For example, in the case of conventional veneer lace, it is necessary to constantly drive and rotate the double spindle against the inertial resistance of the entire double spindle, so large-capacity drive equipment is installed in the drive system. This is not only uneconomical as it inevitably increases power consumption, but also requires that a large spindle, including the drive system, which has an extremely large inertial resistance be driven and rotated at the same time when a small spindle is used. As a result, it is necessary to reduce the rate of increase in the number of revolutions or limit the maximum number of revolutions, which tends to reduce the cutting speed of the veneer, resulting in a loss of productivity. It turns out.

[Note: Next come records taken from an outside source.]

### src/diagBoard.sv
`timescale 1ns/1ps

module diagBoard #(
  parameter logic [ebusPkg::ebusSelWidth-1:0] boardSelect = ebusPkg::aprSelect
) (
  input  logic anyEBUSdriving,
  input  logic reset,
  input  logic [ebusPkg::ebusSelWidth-1:0] cs,
  input  logic [ebusPkg::ebusSelWidth-1:0] ds,
  input  logic diagStrobe,
  input  logic readPhase,
  input  logic [ebusPkg::ebusDataWidth-1:0] dataOut,
  output logic driving,
  output logic [ebusPkg::ebusDataWidth-1:0] data
);

  logic [ebusPkg::ebusDataWidth-1:0] diagRegs [ebusPkg::diagRegCount];
  logic selected;
  ebusPkg::diagOp op;
  logic [ebusPkg::diagRegIndexWidth-1:0] regIndex;

  assign selected = cs == boardSelect;
  assign op = ebusPkg::diagOp'(ds[ebusPkg::diagOpLsb +: ebusPkg::diagOpWidth]);
  assign regIndex = ds[ebusPkg::diagRegIndexWidth-1:0];

  always_ff @(posedge anyEBUSdriving) begin
    if (reset) begin
      for (int i = 0; i < ebusPkg::diagRegCount; i++) begin
        diagRegs[i] <= '0;
      end
    end else if (diagStrobe && selected) begin
      if (op == ebusPkg::diagWrite) begin
        diagRegs[regIndex] <= dataOut;
      end else if (op == ebusPkg::diagClear) begin
        for (int i = 0; i < ebusPkg::diagRegCount; i++) begin
          diagRegs[i] <= '0;  // clear hits the whole board
        end
      end
    end
  end

  // drive the bus only while our select is up during the read phase
  assign driving = selected && readPhase && op == ebusPkg::diagRead;
  assign data = driving ? diagRegs[regIndex] : '0;

endmodule

### src/ebusMux.sv
`timescale 1ns/1ps

module ebusMux (
  input  logic anyEBUSdriving,
  input  logic reset,
  input  logic [ebusPkg::boardCount-1:0] boardDriving,
  input  logic [ebusPkg::boardCount-1:0][ebusPkg::ebusDataWidth-1:0] boardData,
  output logic [ebusPkg::ebusDataWidth-1:0] ebusData,
  output logic dataValid
);

  logic anyBoardDriving;
  logic [ebusPkg::ebusDataWidth-1:0] drivenData;

  assign anyBoardDriving = |boardDriving;

  // selects are unique so at most one flag is set, and an and-or picks it
  always_comb begin
    drivenData = '0;
    for (int i = 0; i < ebusPkg::boardCount; i++) begin
      drivenData = drivenData | (boardData[i] & {ebusPkg::ebusDataWidth{boardDriving[i]}});
    end
  end

  always_ff @(posedge anyEBUSdriving) begin
    if (reset) dataValid <= 1'b0;
    else dataValid <= anyBoardDriving;
  end

  always_ff @(posedge anyEBUSdriving) begin
    if (anyBoardDriving) ebusData <= drivenData;  // holds the last driven word otherwise
  end

endmodule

Also regarding the outer circumferential drive type veneer lace.

For example, when actively driving and rotating a double spindle, 1. As with traditional veneer laces, the deployment of drive equipment and power consumption are uneconomical, and productivity is impaired when using small spindles. In particular, by setting the raw wood driving speed of the outer peripheral drive device to a constant value, and by adopting a configuration in which the double spindle is driven and rotated at a rotation speed corresponding to the raw wood driving speed, the veneer cutting speed can be increased. When trying to streamline the veneer processing process after veneer lace by making the speed constant, it is difficult to control the rotation speed in the high-speed rotation range, so the constant speed method is somewhat impractical. The reality is that they are forced to change.

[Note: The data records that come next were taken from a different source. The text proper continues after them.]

<file path="src/hdmi_pkg.sv">
package hdmi_pkg;

  // bus and coordinate widths
  localparam int APB_AW = 8;
  localparam int APB_DW = 32;
  localparam int PIX_W  = 12;  // pix_x / pix_y width

  // apb word addresses
  localparam logic [APB_AW-1:0] REG_CTRL   = 8'h00;
  localparam logic [APB_AW-1:0] REG_STATUS = 8'h04;

  typedef enum logic [1:0] {
    PAT_BARS  = 2'd0,
    PAT_WHITE = 2'd1,
    PAT_BLACK = 2'd2,
    PAT_RAMP  = 2'd3
  } pattern_e;

  // ctrl register, bit 0 is the lsb
  typedef struct packed {
    pattern_e pattern;     // [3:2]
    logic     video_en;    // [1]
    logic     init_start;  // [0] pulse
  } ctrl_t;

  typedef struct packed {
    logic nack_err;   // [2]
    logic init_over;  // [1]
    logic init_busy;  // [0]
  } status_t;

  typedef struct packed {
    logic [7:0] reg_addr;
    logic [7:0] data;
  } i2c_req_t;

  typedef struct packed {
    logic hs;
    logic vs;
    logic de;
  } vid_sync_t;

  // transmitter bring-up, written in this order
  localparam int INIT_LEN = 6;
  localparam i2c_req_t INIT_TABLE [INIT_LEN] = '{
    '{8'h04, 8'h01},  // soft reset release
    '{8'h09, 8'h00},  // input select
    '{8'h1a, 8'h0c},  // rgb888 input format
    '{8'h30, 8'h55},  // tmds drive
    '{8'h41, 8'h21},  // hdmi mode
    '{8'h08, 8'h01}   // output on
  };

  // rgb565 bar colours, left to right
  localparam logic [15:0] BAR_COLORS [8] = '{
    16'hffff, 16'hffe0, 16'h07ff, 16'h07e0,
    16'hf81f, 16'hf800, 16'h001f, 16'h0000
  };

endpackage

</file>
<file path="src/apb_reg_decode.sv">
`timescale 1ns/1ps
module apb_reg_decode (
  input  logic                            cfg_clk,
  input  logic                            arst_n,
  input  logic [hdmi_pkg::APB_AW-1:0]     paddr,
  input  logic                            psel,
  input  logic                            penable,
  input  logic                            pwrite,
  input  logic [hdmi_pkg::APB_DW-1:0]     pwdata,
  input  hdmi_pkg::status_t               status,
  output logic [hdmi_pkg::APB_DW-1:0]     prdata,
  output logic                            pready,
  output logic                            pslverr,
  output hdmi_pkg::ctrl_t                 ctrl
);

  logic               hit_ctrl;
  logic               hit_stat;
  logic               access;    // apb access phase
  logic               wr_ctrl;
  logic               start_q;   // init_start pulse
  logic               video_en_q;
  hdmi_pkg::pattern_e pattern_q;

  assign hit_ctrl = (paddr == hdmi_pkg::REG_CTRL);
  assign hit_stat = (paddr == hdmi_pkg::REG_STATUS);
  assign access   = psel & penable;
  assign wr_ctrl  = access & pwrite & hit_ctrl;  // status writes dropped

  assign pready  = 1'b1;                            // zero wait states
  assign pslverr = access & ~(hit_ctrl | hit_stat);

  // read mux, zero for unmapped
  always_comb
  begin
    prdata = '0;
    if (psel && !pwrite)
    begin
      if (hit_ctrl)
        prdata[3:1] = {pattern_q, video_en_q};  // bit 0 always reads 0
      else if (hit_stat)
        prdata[2:0] = status;
    end
  end

  always_ff @(posedge cfg_clk or negedge arst_n)
  begin
    if (!arst_n)
    begin
      start_q    <= 1'b0;
      video_en_q <= 1'b0;
      pattern_q  <= hdmi_pkg::PAT_BARS;
    end
    else
    begin
      start_q <= wr_ctrl & pwdata[0];  // self clearing
      if (wr_ctrl)
      begin
        video_en_q <= pwdata[1];
        pattern_q  <= hdmi_pkg::pattern_e'(pwdata[3:2]);
      end
    end
  end

  assign ctrl = '{pattern: pattern_q, video_en: video_en_q, init_start: start_q};

endmodule

</file>
<file path="src/hdmi_top.sv">
`timescale 1ns/1ps
module hdmi_top #(
  parameter int         H_ACTIVE = 640,
  parameter int         H_FRONT  = 16,
  parameter int         H_SYNC   = 96,
  parameter int         H_BACK   = 48,
  parameter int         V_ACTIVE = 480,
  parameter int         V_FRONT  = 10,
  parameter int         V_SYNC   = 2,
  parameter int         V_BACK   = 33,
  parameter int         I2C_DIV  = 25,
  parameter logic [6:0] DEV_ADDR = 7'h59
) (
  input  logic                         cfg_clk,
  input  logic                         arst_n,
  input  logic [hdmi_pkg::APB_AW-1:0]  paddr,
  input  logic                         psel,
  input  logic                         penable,
  input  logic                         pwrite,
  input  logic [hdmi_pkg::APB_DW-1:0]  pwdata,
  output logic [hdmi_pkg::APB_DW-1:0]  prdata,
  output logic                         pready,
  output logic                         pslverr,
  output logic                         hd_scl,
  output logic                         hd_sda_oe,   // open drain, 1 pulls low
  input  logic                         hd_sda_in,
  output logic                         init_over,   // status light
  output logic                         hs_out,
  output logic                         vs_out,
  output logic                         de_out,
  output logic [7:0]                   r_out,
  output logic [7:0]                   g_out,
  output logic [7:0]                   b_out
);

  hdmi_pkg::ctrl_t             ctrl;
  hdmi_pkg::status_t           status;
  hdmi_pkg::i2c_req_t          req;
  hdmi_pkg::vid_sync_t         sync;
  logic                        req_valid;
  logic                        done;
  logic                        nack;
  logic                        video_on;
  logic [hdmi_pkg::PIX_W-1:0]  pix_x;
  logic [hdmi_pkg::PIX_W-1:0]  pix_y;

  assign init_over = status.init_over;

  apb_reg_decode u_apb (
    .cfg_clk, .arst_n, .paddr, .psel, .penable, .pwrite, .pwdata,
    .status, .prdata, .pready, .pslverr, .ctrl
  );

  tx_init_seq u_seq (
    .cfg_clk, .arst_n, .ctrl, .done, .nack,
    .req_valid, .req, .status, .video_on
  );

  i2c_byte_master #(.I2C_DIV(I2C_DIV), .DEV_ADDR(DEV_ADDR)) u_i2c (
    .cfg_clk, .arst_n, .req_valid, .req,
    .sda_in (hd_sda_in),
    .scl    (hd_scl),
    .sda_oe (hd_sda_oe),
    .done, .nack
  );

  video_timing #(
    .H_ACTIVE(H_ACTIVE), .H_FRONT(H_FRONT), .H_SYNC(H_SYNC), .H_BACK(H_BACK),
    .V_ACTIVE(V_ACTIVE), .V_FRONT(V_FRONT), .V_SYNC(V_SYNC), .V_BACK(V_BACK)
  ) u_timing (
    .cfg_clk, .arst_n, .video_on, .sync, .pix_x, .pix_y
  );

  pattern_out #(.H_ACTIVE(H_ACTIVE)) u_pat (
    .cfg_clk, .arst_n, .ctrl, .sync, .pix_x, .pix_y,
    .hs_out, .vs_out, .de_out, .r_out, .g_out, .b_out
  );

endmodule

</file>
<file path="src/i2c_byte_master.sv">
`timescale 1ns/1ps
module i2c_byte_master #(
  parameter int         I2C_DIV  = 25,
  parameter logic [6:0] DEV_ADDR = 7'h59
) (
  input  logic               cfg_clk,
  input  logic               arst_n,
  input  logic               req_valid,
  input  hdmi_pkg::i2c_req_t req,
  input  logic               sda_in,
  output logic               scl,
  output logic               sda_oe,   // 1 pulls sda low
  output logic               done,
  output logic               nack
);

  localparam int DIV_W = (I2C_DIV > 1) ? $clog2(I2C_DIV) : 1;

  typedef enum logic [2:0] {
    S_IDLE,
    S_START,
    S_DATA,
    S_ACK,
    S_STOP,
    S_DONE
  } state_e;

  state_e           state;
  logic [DIV_W-1:0] div_cnt;   // cycles per quarter
  logic [1:0]       qtr;       // quarter of the scl bit
  logic [2:0]       bit_cnt;
  logic [1:0]       byte_cnt;  // addr, reg, data
  logic [23:0]      shreg;     // msb goes out first
  logic             nack_q;
  logic             tick;
  logic             bit_end;
  logic             scl_d;
  logic             sda_low_d;

  assign tick    = (div_cnt == DIV_W'(I2C_DIV - 1));
  assign bit_end = tick && (qtr == 2'd3);

  // scl low in quarters 0-1, high in 2-3
  // sda only moves in quarter 1 so it never changes under a high scl
  always_comb
  begin
    scl_d     = 1'b1;
    sda_low_d = 1'b0;
    case (state)
      S_START:
        sda_low_d = qtr[1];  // falls with scl high
      S_DATA:
      begin
        scl_d     = qtr[1];
        sda_low_d = (qtr == 2'd0) ? sda_oe : ~shreg[23];
      end
      S_ACK:
      begin
        scl_d     = qtr[1];
        sda_low_d = (qtr == 2'd0) ? sda_oe : 1'b0;  // released for target
      end
      S_STOP:
      begin
        scl_d     = qtr[1];
        sda_low_d = (qtr == 2'd0) ? sda_oe : (qtr != 2'd3);  // rises last
      end
      default:
      begin
        scl_d     = 1'b1;
        sda_low_d = 1'b0;
      end
    endcase
  end

  always_ff @(posedge cfg_clk or negedge arst_n)
  begin
    if (!arst_n)
    begin
      state    <= S_IDLE;
      div_cnt  <= '0;
      qtr      <= 2'd0;
      bit_cnt  <= 3'd0;
      byte_cnt <= 2'd0;
      nack_q   <= 1'b0;
      scl      <= 1'b1;   // bus idle
      sda_oe   <= 1'b0;
    end
    else
    begin
      scl    <= scl_d;
      sda_oe <= sda_low_d;
      if (state == S_IDLE || state == S_DONE)
      begin
        div_cnt <= '0;
        qtr     <= 2'd0;
      end
      else if (tick)
      begin
        div_cnt <= '0;
        qtr     <= qtr + 2'd1;
      end
      else
        div_cnt <= div_cnt + 1'b1;
      case (state)
        S_IDLE:
          if (req_valid)
          begin
            byte_cnt <= 2'd0;
            bit_cnt  <= 3'd0;
            nack_q   <= 1'b0;
            state    <= S_START;
          end
        S_START:
          if (bit_end)
            state <= S_DATA;
        S_DATA:
          if (bit_end)
          begin
            bit_cnt <= bit_cnt + 3'd1;  // wraps to 0 for the next byte
            if (bit_cnt == 3'd7)
              state <= S_ACK;
          end
        S_ACK:
          if (bit_end)  // last cycle of scl high
          begin
            if (sda_in)
            begin
              nack_q <= 1'b1;
              state  <= S_STOP;  // stop right away
            end
            else if (byte_cnt == 2'd2)
              state <= S_STOP;
            else
            begin
              byte_cnt <= byte_cnt + 2'd1;
              state    <= S_DATA;
            end
          end
        S_STOP:
          if (bit_end)
            state <= S_DONE;
        default:
          state <= S_IDLE;  // done lasts one cycle
      endcase
    end
  end

  // payload shifter
  always_ff @(posedge cfg_clk)
  begin
    if (state == S_IDLE && req_valid)
      shreg <= {DEV_ADDR, 1'b0, req.reg_addr, req.data};  // write bit 0
    else if (state == S_DATA && bit_end)
      shreg <= {shreg[22:0], 1'b0};
  end

  assign done = (state == S_DONE);
  assign nack = nack_q;  // valid with done

endmodule

</file>
<file path="src/pattern_out.sv">
`timescale 1ns/1ps
module pattern_out #(
  parameter int H_ACTIVE = 640
) (
  input  logic                        cfg_clk,
  input  logic                        arst_n,
  input  hdmi_pkg::ctrl_t             ctrl,
  input  hdmi_pkg::vid_sync_t         sync,
  input  logic [hdmi_pkg::PIX_W-1:0]  pix_x,
  input  logic [hdmi_pkg::PIX_W-1:0]  pix_y,
  output logic                        hs_out,
  output logic                        vs_out,
  output logic                        de_out,
  output logic [7:0]                  r_out,
  output logic [7:0]                  g_out,
  output logic [7:0]                  b_out
);

  logic [15:0] rgb565;   // r[15:11] g[10:5] b[4:0]
  logic [2:0]  bar_idx;

  // eight equal bars across the active width
  assign bar_idx = 3'(({3'b000, pix_x} << 3) / H_ACTIVE);

  always_comb
  begin
    case (ctrl.pattern)
      hdmi_pkg::PAT_BARS:  rgb565 = hdmi_pkg::BAR_COLORS[bar_idx];
      hdmi_pkg::PAT_WHITE: rgb565 = 16'hffff;
      hdmi_pkg::PAT_BLACK: rgb565 = 16'h0000;
      default:             rgb565 = {pix_x[4:0], pix_y[5:0], 5'b00000};  // ramp
    endcase
  end

  // one stage, pixel and syncs together
  always_ff @(posedge cfg_clk or negedge arst_n)
  begin
    if (!arst_n)
    begin
      hs_out <= 1'b0;
      vs_out <= 1'b0;
      de_out <= 1'b0;
      r_out  <= 8'd0;
      g_out  <= 8'd0;
      b_out  <= 8'd0;
    end
    else
    begin
      hs_out <= sync.hs;
      vs_out <= sync.vs;
      de_out <= sync.de;
      if (sync.de)
      begin
        r_out <= {rgb565[15:11], 3'b000};  // 565 to 888, zero fill
        g_out <= {rgb565[10:5], 2'b00};
        b_out <= {rgb565[4:0], 3'b000};
      end
      else
      begin
        r_out <= 8'd0;  // black in blanking
        g_out <= 8'd0;
        b_out <= 8'd0;
      end
    end
  end

endmodule

</file>
<file path="src/tx_init_seq.sv">
`timescale 1ns/1ps
module tx_init_seq (
  input  logic                cfg_clk,
  input  logic                arst_n,
  input  hdmi_pkg::ctrl_t     ctrl,
  input  logic                done,
  input  logic                nack,
  output logic                req_valid,
  output hdmi_pkg::i2c_req_t  req,
  output hdmi_pkg::status_t   status,
  output logic                video_on
);

  localparam int IDX_W = $clog2(hdmi_pkg::INIT_LEN);

  typedef enum logic [1:0] {
    IDLE,
    ISSUE,   // latch table entry
    WAIT,    // write in flight
    FINISH
  } state_e;

  state_e           state;
  logic [IDX_W-1:0] idx;      // current table entry
  logic             busy_q;
  logic             over_q;
  logic             nack_q;

  always_ff @(posedge cfg_clk or negedge arst_n)
  begin
    if (!arst_n)
    begin
      state  <= IDLE;
      idx    <= '0;
      busy_q <= 1'b0;
      over_q <= 1'b0;
      nack_q <= 1'b0;
    end
    else
    begin
      case (state)
        IDLE:
          if (ctrl.init_start)  // starts only from idle, ignored while busy
          begin
            busy_q <= 1'b1;
            over_q <= 1'b0;
            nack_q <= 1'b0;
            idx    <= '0;
            state  <= ISSUE;
          end
        ISSUE:
          state <= WAIT;
        WAIT:
          if (done)
          begin
            if (nack)
            begin
              nack_q <= 1'b1;  // abort at this entry
              busy_q <= 1'b0;
              state  <= IDLE;
            end
            else if (idx == IDX_W'(hdmi_pkg::INIT_LEN - 1))
              state <= FINISH;
            else
            begin
              idx   <= idx + 1'b1;
              state <= ISSUE;
            end
          end
        FINISH:
        begin
          busy_q <= 1'b0;  // same edge as over
          over_q <= 1'b1;
          state  <= IDLE;
        end
        default:
          state <= IDLE;
      endcase
    end
  end

  // request payload, held through WAIT
  always_ff @(posedge cfg_clk)
  begin
    if (state == ISSUE)
      req <= hdmi_pkg::INIT_TABLE[idx];
  end

  assign req_valid = (state == WAIT);
  assign status    = '{nack_err: nack_q, init_over: over_q, init_busy: busy_q};
  assign video_on  = over_q & ctrl.video_en;  // video only after a clean init

endmodule

</file>
<file path="src/video_timing.sv">
`timescale 1ns/1ps
module video_timing #(
  parameter int H_ACTIVE = 640,
  parameter int H_FRONT  = 16,
  parameter int H_SYNC   = 96,
  parameter int H_BACK   = 48,
  parameter int V_ACTIVE = 480,
  parameter int V_FRONT  = 10,
  parameter int V_SYNC   = 2,
  parameter int V_BACK   = 33
) (
  input  logic                         cfg_clk,
  input  logic                         arst_n,
  input  logic                         video_on,
  output hdmi_pkg::vid_sync_t          sync,
  output logic [hdmi_pkg::PIX_W-1:0]   pix_x,
  output logic [hdmi_pkg::PIX_W-1:0]   pix_y
);

  localparam int H_TOTAL = H_ACTIVE + H_FRONT + H_SYNC + H_BACK;
  localparam int V_TOTAL = V_ACTIVE + V_FRONT + V_SYNC + V_BACK;
  localparam int H_W     = $clog2(H_TOTAL);
  localparam int V_W     = $clog2(V_TOTAL);

  logic [H_W-1:0] h_cnt;  // active, front, sync, back
  logic [V_W-1:0] v_cnt;
  logic           h_act;
  logic           v_act;

  always_ff @(posedge cfg_clk or negedge arst_n)
  begin
    if (!arst_n)
    begin
      h_cnt <= '0;
      v_cnt <= '0;
    end
    else if (!video_on)
    begin
      h_cnt <= '0;  // parked at frame start
      v_cnt <= '0;
    end
    else if (h_cnt == H_W'(H_TOTAL - 1))
    begin
      h_cnt <= '0;
      v_cnt <= (v_cnt == V_W'(V_TOTAL - 1)) ? '0 : v_cnt + 1'b1;
    end
    else
      h_cnt <= h_cnt + 1'b1;
  end

  assign h_act = (h_cnt < H_W'(H_ACTIVE));
  assign v_act = (v_cnt < V_W'(V_ACTIVE));

  // active high syncs, all low while off
  assign sync.hs = video_on && (h_cnt >= H_W'(H_ACTIVE + H_FRONT))
                 && (h_cnt < H_W'(H_ACTIVE + H_FRONT + H_SYNC));
  assign sync.vs = video_on && (v_cnt >= V_W'(V_ACTIVE + V_FRONT))
                 && (v_cnt < V_W'(V_ACTIVE + V_FRONT + V_SYNC));
  assign sync.de = video_on && h_act && v_act;

  assign pix_x = sync.de ? hdmi_pkg::PIX_W'(h_cnt) : '0;  // zero outside active
  assign pix_y = sync.de ? hdmi_pkg::PIX_W'(v_cnt) : '0;

endmodule
</file>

To explain in detail, for example, the veneer cutting speed is set to a practical 110 m/s.
Assuming that the number of rotations per minute is approximately 125 rotations/minute for a log with an outer diameter of 28 mm, the rotation speed required for a spindle that grips a log with an outer diameter of 28 mm is approximately 125 rotations/minute, and for a log with an outer diameter of 25 mm, the required rotation speed is approximately 140 rotations/min. The rate is approximately 160 times/minute for a diameter of 1911, approximately 185 times/minute for a diameter of 16, and approximately 220 times/minute for a diameter of 16. Although the absolute value and relative increase rate are not very large, it is about 270 times/min for 5 diameter 13 glue, about 350 times/min for 10 diameter glue, and about 500 times/min for 7 outer diameter glue. When a small spindle (usually 8 to 5 diameter) is used, the absolute value and relative increase rate increase rapidly.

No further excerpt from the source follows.